(Source information Opens)
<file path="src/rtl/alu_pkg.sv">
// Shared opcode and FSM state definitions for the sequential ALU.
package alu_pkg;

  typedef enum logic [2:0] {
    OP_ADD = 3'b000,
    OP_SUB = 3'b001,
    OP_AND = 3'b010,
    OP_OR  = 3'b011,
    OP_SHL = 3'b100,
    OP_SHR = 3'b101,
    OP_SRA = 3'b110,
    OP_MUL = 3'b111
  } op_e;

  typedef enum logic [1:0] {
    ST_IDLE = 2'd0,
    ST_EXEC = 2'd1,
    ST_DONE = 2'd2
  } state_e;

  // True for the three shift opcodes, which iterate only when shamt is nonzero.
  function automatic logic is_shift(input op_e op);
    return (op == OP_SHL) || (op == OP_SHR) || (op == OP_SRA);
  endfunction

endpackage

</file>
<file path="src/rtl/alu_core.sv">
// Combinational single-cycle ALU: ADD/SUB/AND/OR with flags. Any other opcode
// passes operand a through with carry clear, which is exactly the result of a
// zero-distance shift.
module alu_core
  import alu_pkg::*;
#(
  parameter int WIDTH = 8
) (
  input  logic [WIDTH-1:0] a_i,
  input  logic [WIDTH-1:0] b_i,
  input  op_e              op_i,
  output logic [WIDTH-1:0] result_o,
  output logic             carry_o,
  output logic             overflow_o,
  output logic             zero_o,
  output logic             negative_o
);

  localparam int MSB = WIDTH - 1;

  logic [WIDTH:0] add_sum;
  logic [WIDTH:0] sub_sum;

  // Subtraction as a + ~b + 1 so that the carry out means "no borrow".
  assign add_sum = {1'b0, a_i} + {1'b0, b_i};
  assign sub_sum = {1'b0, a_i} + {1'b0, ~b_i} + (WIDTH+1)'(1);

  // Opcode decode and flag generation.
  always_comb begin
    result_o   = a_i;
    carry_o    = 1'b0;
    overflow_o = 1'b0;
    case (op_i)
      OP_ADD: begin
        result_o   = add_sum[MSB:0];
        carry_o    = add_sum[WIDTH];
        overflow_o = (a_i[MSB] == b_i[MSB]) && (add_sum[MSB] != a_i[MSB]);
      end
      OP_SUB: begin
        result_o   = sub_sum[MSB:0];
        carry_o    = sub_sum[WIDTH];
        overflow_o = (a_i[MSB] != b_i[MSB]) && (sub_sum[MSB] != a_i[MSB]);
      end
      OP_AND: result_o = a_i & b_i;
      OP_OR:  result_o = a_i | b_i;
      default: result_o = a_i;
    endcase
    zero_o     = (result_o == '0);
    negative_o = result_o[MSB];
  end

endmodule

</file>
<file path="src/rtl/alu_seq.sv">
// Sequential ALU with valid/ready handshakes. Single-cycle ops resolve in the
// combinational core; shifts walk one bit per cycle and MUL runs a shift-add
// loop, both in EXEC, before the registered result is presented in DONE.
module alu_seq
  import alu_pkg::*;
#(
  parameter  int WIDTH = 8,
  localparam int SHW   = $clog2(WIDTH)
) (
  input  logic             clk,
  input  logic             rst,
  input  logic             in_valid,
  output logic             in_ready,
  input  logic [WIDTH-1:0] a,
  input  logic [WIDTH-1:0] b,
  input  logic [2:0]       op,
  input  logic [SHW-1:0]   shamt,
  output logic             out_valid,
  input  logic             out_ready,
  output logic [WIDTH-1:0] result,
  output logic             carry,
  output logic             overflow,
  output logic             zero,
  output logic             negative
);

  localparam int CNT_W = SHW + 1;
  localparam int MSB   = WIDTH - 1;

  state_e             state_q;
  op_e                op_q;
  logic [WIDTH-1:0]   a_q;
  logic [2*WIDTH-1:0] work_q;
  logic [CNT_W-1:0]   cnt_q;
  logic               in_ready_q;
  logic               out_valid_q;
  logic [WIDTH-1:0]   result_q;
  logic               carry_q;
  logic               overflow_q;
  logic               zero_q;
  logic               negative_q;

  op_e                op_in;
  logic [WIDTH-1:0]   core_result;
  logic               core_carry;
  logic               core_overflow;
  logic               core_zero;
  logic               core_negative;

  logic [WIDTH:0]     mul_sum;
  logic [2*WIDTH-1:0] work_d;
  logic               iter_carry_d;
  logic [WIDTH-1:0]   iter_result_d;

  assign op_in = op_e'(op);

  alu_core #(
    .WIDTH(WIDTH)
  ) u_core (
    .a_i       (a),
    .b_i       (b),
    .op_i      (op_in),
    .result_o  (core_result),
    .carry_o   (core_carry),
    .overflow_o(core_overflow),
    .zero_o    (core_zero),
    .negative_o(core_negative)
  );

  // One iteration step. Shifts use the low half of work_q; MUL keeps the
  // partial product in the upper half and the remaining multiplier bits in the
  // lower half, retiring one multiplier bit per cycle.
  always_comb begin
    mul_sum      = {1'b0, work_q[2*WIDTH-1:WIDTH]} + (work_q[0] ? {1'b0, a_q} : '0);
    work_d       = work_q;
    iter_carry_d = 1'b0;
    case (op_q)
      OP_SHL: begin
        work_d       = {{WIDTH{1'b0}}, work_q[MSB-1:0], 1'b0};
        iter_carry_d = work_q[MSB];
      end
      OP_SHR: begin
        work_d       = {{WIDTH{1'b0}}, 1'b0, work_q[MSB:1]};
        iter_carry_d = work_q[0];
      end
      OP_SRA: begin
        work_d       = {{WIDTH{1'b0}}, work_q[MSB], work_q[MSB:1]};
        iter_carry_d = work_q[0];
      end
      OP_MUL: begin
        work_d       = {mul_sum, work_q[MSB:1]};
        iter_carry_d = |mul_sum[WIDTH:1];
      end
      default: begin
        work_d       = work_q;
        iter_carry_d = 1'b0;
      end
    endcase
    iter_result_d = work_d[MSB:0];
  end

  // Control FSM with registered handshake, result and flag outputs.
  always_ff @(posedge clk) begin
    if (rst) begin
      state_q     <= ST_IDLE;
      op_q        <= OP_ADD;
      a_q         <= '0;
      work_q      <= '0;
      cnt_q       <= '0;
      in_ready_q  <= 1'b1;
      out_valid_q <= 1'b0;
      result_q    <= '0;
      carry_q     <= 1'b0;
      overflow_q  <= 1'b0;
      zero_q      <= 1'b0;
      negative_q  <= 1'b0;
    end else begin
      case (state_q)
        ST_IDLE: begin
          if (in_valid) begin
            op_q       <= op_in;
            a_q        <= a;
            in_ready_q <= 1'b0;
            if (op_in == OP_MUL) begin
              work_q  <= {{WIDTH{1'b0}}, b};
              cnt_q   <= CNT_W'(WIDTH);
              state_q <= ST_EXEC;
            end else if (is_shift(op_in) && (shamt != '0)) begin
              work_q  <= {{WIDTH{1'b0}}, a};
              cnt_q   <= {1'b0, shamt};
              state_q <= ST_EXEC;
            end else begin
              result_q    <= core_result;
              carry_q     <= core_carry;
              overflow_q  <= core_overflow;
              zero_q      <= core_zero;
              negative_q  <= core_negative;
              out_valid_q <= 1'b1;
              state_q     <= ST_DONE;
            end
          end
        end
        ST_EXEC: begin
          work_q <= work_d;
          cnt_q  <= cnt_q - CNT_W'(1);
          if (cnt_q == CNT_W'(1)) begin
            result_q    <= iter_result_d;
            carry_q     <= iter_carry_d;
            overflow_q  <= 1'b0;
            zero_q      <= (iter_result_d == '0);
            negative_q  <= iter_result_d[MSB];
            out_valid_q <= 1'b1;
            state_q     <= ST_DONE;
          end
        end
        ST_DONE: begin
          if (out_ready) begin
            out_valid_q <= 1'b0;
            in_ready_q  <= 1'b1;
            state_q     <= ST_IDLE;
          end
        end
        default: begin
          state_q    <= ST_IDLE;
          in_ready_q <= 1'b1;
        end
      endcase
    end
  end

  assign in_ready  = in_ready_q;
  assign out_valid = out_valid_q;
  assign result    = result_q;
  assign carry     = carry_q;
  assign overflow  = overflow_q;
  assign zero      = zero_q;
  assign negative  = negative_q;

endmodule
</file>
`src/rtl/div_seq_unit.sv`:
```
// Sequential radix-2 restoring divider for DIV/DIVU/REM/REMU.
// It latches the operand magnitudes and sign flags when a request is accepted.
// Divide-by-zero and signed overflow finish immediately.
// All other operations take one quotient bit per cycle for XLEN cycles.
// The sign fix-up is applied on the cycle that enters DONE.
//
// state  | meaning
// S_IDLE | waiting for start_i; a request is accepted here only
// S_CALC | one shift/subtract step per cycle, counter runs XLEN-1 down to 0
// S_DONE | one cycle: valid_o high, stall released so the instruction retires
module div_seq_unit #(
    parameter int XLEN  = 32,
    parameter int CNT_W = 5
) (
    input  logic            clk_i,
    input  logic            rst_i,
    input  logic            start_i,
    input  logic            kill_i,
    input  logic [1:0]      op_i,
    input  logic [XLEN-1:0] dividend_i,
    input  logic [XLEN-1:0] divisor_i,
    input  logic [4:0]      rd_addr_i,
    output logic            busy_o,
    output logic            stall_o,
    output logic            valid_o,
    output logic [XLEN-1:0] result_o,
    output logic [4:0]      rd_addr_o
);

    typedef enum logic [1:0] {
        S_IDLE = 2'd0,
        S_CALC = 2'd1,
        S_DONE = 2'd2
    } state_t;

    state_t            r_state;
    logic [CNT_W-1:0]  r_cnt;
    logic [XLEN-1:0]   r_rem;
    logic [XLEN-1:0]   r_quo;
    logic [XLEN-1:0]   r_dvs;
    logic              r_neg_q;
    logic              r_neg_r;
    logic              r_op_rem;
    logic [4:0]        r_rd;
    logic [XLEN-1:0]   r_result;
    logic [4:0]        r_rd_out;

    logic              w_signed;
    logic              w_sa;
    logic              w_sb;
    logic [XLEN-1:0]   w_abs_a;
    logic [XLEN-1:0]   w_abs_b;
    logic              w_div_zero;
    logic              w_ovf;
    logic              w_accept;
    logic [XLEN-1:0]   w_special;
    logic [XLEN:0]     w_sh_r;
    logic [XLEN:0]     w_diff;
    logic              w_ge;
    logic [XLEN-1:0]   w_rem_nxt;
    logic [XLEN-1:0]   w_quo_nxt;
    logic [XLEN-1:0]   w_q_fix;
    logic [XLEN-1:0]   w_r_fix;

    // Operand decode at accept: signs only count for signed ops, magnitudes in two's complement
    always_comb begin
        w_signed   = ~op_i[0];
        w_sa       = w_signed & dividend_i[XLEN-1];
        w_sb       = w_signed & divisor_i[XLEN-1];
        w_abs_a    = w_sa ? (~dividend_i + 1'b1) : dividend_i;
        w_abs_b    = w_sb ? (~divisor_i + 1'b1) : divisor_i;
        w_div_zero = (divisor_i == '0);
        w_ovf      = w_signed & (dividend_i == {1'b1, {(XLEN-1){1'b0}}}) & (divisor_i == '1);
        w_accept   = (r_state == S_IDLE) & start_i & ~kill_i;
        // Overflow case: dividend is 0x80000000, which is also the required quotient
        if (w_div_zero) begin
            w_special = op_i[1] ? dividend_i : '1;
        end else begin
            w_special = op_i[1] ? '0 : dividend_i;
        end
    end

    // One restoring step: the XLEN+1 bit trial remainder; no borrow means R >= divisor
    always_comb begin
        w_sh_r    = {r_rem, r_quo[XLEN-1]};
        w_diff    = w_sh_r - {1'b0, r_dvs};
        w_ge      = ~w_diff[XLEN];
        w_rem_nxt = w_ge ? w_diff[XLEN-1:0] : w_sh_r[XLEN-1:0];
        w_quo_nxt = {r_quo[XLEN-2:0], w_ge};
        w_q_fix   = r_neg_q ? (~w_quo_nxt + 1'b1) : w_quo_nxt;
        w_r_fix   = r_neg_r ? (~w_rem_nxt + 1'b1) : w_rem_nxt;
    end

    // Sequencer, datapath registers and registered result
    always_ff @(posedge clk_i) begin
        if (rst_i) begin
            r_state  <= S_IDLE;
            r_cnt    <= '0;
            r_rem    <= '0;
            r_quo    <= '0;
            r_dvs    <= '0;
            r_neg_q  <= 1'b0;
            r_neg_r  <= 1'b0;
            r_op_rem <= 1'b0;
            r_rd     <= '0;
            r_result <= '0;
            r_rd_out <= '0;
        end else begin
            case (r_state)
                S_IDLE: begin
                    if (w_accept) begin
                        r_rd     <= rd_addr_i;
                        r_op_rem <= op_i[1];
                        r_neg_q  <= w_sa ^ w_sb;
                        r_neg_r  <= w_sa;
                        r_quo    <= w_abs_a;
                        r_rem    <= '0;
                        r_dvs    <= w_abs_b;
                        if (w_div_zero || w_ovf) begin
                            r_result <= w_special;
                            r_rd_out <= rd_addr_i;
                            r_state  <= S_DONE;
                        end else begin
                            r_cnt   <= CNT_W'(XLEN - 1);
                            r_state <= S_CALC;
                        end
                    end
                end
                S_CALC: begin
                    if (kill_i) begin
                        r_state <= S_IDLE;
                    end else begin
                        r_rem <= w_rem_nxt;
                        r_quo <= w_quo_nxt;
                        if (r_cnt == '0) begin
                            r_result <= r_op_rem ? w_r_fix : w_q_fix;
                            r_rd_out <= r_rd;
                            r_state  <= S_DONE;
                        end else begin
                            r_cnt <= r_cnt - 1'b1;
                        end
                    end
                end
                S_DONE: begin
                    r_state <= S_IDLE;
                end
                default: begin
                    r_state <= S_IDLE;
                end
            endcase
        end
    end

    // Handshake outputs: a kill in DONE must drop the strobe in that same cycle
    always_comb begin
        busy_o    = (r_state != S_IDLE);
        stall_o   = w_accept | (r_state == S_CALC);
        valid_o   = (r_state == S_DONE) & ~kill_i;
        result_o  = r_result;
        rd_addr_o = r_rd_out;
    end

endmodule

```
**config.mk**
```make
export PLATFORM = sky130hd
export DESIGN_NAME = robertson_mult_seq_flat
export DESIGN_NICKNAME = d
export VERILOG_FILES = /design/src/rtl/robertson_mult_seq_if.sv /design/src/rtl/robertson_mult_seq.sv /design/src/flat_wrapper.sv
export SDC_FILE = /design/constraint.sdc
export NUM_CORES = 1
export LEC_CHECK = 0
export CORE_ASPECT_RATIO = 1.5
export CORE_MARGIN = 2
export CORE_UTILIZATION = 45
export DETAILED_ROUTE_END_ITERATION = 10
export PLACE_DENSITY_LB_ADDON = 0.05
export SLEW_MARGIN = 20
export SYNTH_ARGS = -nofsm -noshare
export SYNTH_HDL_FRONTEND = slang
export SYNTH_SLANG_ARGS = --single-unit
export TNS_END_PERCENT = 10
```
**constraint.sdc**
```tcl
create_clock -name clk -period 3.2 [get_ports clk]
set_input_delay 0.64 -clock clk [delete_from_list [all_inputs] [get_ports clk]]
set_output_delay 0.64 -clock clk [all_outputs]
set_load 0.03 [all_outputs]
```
(Source information Closes)
## Work request
Report how many lines in the listing above contain the string "constraint", giving the number alone.

## Solution
2